*MATERIAL SUPPLIED*.
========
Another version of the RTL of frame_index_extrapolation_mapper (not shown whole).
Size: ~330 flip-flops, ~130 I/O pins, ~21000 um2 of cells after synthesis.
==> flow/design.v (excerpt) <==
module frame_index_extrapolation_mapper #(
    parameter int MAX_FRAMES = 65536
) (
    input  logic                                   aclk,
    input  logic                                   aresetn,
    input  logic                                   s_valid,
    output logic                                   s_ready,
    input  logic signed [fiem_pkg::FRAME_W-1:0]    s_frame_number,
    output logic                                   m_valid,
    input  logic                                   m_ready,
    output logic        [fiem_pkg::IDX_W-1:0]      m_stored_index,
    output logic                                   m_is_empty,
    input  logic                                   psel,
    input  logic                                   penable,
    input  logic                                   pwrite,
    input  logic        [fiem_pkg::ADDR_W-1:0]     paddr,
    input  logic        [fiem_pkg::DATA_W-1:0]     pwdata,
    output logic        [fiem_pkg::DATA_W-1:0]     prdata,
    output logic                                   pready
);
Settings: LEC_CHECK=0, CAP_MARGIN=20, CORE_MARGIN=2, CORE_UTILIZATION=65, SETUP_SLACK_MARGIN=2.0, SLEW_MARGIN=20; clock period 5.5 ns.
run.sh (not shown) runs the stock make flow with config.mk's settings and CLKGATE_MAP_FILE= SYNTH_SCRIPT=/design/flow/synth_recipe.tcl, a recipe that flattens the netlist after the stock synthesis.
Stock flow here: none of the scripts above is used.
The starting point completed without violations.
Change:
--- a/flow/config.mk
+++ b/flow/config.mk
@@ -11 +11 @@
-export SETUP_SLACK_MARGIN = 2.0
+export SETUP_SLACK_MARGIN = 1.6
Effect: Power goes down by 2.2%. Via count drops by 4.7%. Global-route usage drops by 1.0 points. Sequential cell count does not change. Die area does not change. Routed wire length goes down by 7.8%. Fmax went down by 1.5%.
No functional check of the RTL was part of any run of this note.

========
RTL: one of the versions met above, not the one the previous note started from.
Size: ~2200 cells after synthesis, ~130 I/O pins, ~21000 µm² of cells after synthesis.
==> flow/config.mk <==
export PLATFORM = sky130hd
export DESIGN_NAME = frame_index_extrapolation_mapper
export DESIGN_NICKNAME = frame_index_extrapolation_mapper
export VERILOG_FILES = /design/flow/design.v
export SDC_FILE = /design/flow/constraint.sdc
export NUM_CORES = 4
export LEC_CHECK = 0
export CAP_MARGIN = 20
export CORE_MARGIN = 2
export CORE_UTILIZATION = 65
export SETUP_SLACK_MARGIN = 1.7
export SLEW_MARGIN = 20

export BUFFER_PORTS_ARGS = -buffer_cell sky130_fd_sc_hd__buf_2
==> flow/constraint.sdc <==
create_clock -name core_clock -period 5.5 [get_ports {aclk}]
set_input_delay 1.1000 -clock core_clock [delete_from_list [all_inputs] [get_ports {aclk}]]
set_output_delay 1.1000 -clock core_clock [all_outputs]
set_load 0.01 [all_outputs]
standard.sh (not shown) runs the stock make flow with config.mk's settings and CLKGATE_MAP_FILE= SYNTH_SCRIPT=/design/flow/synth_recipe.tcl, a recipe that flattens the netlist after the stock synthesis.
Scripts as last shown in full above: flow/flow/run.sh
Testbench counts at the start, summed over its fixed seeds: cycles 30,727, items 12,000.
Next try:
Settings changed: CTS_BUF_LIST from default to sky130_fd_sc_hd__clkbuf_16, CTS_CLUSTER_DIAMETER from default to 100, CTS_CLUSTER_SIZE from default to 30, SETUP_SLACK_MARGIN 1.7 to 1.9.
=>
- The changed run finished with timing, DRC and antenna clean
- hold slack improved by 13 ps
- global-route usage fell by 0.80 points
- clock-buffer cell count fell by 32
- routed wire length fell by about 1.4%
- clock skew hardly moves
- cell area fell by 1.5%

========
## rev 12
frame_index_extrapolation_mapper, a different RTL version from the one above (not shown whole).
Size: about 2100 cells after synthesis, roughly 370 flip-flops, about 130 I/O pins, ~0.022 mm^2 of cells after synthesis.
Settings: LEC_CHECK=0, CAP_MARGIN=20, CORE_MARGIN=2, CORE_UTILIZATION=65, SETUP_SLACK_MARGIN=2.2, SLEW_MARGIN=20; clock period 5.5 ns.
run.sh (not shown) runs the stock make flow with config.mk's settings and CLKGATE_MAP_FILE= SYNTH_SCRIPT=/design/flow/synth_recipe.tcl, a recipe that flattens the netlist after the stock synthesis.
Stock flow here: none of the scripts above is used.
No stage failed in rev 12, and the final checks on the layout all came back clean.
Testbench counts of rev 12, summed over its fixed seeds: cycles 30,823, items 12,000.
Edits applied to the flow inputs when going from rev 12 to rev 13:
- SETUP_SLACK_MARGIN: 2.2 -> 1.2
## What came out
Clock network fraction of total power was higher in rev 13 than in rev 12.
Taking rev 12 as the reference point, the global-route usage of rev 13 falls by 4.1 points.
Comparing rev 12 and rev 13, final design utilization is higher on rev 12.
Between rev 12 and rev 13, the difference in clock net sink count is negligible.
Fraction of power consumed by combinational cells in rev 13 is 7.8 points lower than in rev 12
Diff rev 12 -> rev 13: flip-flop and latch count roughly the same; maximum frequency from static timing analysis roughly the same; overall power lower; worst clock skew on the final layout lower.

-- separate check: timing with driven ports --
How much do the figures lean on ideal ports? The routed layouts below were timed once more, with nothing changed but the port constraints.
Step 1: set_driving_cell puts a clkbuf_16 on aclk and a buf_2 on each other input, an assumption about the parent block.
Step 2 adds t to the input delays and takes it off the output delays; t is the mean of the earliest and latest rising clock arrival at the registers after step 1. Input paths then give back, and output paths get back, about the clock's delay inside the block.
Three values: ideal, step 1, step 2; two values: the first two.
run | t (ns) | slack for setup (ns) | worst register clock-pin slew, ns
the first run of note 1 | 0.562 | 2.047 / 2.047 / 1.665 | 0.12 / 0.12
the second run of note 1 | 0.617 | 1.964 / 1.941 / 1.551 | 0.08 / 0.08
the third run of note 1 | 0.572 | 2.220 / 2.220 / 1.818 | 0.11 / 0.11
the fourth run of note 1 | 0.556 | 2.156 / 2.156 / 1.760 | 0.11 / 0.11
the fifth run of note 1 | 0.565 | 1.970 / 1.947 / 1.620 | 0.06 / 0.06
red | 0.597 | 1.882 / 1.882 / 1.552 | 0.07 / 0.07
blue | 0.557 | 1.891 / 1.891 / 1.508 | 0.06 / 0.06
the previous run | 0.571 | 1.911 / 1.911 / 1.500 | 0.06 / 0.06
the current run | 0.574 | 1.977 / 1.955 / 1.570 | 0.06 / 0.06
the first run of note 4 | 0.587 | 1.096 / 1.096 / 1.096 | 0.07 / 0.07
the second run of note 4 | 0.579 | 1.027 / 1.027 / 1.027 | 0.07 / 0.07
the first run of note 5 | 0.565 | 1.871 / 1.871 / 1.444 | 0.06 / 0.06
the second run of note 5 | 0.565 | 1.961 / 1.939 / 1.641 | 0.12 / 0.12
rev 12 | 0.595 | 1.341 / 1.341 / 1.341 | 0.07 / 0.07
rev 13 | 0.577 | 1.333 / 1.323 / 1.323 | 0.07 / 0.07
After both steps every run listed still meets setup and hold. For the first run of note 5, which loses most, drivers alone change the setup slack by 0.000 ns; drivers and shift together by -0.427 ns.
* * *
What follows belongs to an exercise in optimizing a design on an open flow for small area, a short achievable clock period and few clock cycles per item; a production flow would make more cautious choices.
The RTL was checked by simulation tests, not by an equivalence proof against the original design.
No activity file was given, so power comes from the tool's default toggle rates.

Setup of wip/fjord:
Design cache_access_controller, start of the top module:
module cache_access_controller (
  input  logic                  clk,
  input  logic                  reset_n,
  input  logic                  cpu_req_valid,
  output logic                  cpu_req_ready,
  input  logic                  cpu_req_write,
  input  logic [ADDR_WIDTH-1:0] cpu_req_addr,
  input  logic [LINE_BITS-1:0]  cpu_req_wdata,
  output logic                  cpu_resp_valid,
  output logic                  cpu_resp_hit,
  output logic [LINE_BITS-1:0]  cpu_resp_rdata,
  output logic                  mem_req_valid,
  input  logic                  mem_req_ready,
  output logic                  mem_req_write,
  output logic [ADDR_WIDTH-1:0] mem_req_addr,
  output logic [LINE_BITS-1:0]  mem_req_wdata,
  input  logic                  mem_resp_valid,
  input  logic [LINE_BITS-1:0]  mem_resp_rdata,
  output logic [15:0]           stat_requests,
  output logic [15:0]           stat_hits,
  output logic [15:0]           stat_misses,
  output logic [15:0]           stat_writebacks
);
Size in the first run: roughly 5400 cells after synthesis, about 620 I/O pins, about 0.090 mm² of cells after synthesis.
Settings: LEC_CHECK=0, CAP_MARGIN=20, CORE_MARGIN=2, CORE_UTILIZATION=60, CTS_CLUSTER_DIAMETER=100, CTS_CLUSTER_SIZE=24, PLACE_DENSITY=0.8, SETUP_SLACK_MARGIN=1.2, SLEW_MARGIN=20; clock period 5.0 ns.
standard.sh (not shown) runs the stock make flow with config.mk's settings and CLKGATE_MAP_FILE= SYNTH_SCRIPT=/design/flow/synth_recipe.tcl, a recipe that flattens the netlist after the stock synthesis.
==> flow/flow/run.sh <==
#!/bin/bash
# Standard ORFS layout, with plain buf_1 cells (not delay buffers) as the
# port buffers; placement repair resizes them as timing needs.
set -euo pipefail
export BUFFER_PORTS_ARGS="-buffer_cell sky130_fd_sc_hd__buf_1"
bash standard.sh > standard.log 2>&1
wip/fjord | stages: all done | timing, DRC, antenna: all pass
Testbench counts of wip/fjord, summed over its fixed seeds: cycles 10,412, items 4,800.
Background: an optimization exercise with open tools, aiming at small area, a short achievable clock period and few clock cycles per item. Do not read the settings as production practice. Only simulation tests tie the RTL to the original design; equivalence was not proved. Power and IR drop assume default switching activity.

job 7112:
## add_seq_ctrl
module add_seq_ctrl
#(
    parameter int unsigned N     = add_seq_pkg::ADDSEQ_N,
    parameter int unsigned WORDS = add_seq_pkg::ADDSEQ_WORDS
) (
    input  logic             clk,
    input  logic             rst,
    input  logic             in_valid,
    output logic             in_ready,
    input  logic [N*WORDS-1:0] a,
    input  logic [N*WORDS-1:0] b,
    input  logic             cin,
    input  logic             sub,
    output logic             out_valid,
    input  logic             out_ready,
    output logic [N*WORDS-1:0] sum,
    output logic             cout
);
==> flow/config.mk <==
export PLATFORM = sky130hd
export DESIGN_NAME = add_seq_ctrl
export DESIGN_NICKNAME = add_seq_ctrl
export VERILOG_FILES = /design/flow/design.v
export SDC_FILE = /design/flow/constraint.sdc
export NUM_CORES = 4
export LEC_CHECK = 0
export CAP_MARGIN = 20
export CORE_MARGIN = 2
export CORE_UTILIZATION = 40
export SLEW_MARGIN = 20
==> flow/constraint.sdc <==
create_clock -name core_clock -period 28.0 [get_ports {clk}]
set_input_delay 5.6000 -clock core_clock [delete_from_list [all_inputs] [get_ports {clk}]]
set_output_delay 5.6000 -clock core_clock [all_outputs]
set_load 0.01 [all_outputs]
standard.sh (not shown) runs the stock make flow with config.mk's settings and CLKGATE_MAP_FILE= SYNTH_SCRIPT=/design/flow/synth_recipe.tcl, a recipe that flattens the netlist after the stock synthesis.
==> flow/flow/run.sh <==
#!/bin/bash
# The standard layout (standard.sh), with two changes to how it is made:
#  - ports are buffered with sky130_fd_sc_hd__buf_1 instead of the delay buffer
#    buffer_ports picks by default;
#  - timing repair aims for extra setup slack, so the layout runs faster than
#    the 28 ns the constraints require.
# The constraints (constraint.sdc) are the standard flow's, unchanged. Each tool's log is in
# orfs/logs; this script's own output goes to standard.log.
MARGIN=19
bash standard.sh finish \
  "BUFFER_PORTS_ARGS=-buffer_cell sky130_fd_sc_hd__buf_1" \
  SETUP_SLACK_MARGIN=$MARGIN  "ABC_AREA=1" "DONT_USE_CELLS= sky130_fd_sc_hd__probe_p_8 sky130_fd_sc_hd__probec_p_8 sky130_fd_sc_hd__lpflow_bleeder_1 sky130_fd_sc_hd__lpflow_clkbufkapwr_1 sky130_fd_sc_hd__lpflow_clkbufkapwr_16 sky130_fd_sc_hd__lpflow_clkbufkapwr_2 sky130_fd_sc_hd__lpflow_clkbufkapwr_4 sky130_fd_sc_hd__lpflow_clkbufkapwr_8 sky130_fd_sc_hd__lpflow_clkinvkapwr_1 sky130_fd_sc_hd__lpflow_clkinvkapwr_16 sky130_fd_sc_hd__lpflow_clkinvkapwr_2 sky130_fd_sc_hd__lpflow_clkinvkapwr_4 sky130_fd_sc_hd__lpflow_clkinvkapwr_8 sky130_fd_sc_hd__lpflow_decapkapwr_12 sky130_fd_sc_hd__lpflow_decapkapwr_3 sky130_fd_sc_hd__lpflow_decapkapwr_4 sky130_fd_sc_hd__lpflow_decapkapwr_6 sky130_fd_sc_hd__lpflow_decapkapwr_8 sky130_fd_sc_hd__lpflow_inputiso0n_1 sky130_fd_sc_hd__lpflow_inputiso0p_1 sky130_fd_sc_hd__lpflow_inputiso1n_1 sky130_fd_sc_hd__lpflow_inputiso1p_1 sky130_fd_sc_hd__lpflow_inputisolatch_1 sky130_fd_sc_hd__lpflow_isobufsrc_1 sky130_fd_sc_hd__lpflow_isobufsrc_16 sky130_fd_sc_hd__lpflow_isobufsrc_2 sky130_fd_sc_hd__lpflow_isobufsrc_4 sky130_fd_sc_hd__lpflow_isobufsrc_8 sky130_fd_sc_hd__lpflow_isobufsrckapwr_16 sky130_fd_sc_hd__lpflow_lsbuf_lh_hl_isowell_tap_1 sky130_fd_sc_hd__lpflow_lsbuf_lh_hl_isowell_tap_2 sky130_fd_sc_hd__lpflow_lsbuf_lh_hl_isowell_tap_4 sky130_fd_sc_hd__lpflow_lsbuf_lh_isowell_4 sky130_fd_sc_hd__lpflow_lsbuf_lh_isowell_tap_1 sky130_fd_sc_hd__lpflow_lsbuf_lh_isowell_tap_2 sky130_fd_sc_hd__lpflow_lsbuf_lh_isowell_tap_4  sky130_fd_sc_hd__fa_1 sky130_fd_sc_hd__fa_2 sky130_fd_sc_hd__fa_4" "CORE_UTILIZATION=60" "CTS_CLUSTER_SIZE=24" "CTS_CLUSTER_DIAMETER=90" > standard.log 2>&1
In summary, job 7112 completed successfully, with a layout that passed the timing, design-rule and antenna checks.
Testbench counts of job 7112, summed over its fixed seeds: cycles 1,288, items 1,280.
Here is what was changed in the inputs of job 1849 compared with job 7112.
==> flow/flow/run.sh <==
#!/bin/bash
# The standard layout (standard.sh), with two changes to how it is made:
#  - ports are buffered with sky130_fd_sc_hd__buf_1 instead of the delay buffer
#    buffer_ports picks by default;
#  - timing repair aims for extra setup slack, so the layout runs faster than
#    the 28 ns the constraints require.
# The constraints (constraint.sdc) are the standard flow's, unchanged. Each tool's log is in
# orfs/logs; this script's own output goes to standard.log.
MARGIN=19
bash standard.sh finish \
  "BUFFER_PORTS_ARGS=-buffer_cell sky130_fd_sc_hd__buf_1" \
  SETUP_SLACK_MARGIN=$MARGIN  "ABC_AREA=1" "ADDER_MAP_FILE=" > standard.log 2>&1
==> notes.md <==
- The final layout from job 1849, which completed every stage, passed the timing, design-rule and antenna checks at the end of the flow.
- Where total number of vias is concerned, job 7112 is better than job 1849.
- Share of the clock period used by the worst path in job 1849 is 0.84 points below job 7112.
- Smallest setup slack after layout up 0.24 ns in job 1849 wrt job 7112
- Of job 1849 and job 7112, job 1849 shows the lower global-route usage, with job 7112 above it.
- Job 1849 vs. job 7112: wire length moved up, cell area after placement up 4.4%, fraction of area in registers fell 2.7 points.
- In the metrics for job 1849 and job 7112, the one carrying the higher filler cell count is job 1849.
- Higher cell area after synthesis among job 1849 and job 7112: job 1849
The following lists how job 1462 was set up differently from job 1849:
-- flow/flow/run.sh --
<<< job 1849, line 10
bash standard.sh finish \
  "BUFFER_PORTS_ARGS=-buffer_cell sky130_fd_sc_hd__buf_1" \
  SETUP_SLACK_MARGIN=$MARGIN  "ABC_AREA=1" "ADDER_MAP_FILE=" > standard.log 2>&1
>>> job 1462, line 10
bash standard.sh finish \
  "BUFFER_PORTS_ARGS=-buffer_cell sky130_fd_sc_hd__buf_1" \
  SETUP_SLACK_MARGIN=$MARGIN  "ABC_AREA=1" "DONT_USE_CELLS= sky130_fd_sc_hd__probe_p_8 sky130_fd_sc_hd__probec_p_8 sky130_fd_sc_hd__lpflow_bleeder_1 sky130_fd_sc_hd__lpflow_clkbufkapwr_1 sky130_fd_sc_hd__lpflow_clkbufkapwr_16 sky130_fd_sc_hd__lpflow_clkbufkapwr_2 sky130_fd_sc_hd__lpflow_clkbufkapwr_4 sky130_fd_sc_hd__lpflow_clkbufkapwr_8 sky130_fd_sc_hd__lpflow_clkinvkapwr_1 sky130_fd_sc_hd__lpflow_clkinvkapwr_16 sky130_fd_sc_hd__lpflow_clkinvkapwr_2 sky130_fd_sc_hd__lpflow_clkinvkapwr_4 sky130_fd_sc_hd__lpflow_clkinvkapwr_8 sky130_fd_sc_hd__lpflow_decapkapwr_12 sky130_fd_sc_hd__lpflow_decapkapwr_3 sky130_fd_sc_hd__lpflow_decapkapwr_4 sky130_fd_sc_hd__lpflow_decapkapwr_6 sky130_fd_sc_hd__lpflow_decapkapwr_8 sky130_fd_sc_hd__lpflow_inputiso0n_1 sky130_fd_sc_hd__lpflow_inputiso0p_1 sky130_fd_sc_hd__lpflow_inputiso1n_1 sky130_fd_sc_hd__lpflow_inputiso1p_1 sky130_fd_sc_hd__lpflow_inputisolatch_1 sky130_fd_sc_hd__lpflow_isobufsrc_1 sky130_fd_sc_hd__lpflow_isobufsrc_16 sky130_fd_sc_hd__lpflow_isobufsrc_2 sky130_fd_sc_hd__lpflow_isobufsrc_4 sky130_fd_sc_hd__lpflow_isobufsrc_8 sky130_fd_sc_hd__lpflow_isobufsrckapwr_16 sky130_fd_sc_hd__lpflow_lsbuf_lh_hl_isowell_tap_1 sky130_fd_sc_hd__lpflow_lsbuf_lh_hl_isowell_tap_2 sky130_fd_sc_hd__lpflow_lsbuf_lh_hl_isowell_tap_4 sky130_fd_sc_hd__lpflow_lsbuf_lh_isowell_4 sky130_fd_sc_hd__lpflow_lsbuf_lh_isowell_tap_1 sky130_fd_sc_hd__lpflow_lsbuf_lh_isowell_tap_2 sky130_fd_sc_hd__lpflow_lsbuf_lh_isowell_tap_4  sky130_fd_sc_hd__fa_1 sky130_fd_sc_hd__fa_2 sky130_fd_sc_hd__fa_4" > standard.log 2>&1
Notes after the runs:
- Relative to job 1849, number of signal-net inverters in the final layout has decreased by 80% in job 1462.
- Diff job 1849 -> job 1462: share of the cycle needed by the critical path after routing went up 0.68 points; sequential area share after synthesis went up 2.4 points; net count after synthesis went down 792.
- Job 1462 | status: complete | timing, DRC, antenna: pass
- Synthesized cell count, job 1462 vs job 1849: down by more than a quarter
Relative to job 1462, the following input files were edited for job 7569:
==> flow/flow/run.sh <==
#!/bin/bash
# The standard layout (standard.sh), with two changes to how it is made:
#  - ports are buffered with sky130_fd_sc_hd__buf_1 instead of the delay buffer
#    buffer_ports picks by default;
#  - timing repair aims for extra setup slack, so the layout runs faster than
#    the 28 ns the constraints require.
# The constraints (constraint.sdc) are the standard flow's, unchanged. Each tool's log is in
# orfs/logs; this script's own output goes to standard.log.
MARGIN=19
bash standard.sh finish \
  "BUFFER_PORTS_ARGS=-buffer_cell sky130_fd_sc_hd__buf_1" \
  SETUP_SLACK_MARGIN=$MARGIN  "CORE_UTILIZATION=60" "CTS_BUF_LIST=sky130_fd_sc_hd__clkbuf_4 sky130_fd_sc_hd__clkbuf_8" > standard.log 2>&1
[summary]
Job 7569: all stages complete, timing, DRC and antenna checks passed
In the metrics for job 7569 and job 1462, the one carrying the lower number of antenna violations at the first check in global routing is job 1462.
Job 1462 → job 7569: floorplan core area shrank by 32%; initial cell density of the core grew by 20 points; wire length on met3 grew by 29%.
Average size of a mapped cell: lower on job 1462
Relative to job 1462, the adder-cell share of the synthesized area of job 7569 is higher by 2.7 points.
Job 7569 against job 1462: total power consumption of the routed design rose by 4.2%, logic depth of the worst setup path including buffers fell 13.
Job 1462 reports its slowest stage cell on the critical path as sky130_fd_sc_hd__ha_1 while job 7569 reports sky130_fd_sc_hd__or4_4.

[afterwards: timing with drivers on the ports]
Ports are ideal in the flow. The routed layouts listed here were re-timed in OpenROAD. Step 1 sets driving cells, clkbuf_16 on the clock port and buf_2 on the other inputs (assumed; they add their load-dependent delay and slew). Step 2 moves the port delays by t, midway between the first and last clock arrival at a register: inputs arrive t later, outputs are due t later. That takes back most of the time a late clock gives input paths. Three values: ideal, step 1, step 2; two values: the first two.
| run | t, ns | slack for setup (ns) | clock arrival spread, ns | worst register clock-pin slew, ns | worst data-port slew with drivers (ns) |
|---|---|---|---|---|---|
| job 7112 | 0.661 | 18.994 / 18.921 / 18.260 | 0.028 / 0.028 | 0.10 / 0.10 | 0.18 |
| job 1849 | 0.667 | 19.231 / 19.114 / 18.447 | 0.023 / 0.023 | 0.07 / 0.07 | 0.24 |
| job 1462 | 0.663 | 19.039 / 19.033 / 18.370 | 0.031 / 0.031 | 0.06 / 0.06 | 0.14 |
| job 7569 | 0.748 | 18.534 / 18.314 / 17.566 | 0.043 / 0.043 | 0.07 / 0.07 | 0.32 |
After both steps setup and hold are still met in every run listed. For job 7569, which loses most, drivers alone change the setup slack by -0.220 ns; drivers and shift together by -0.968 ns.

*WORK REQUEST*. For the listing above, print only the lines starting at the line containing "the first run of note 5 |" and ending at the line containing "After both steps every", exactly, both included.

*ANSWER BOX*.
the first run of note 5 | 0.565 | 1.871 / 1.871 / 1.444 | 0.06 / 0.06
the second run of note 5 | 0.565 | 1.961 / 1.939 / 1.641 | 0.12 / 0.12
rev 12 | 0.595 | 1.341 / 1.341 / 1.341 | 0.07 / 0.07
rev 13 | 0.577 | 1.333 / 1.323 / 1.323 | 0.07 / 0.07
After both steps every run listed still meets setup and hold. For the first run of note 5, which loses most, drivers alone change the setup slack by 0.000 ns; drivers and shift together by -0.427 ns.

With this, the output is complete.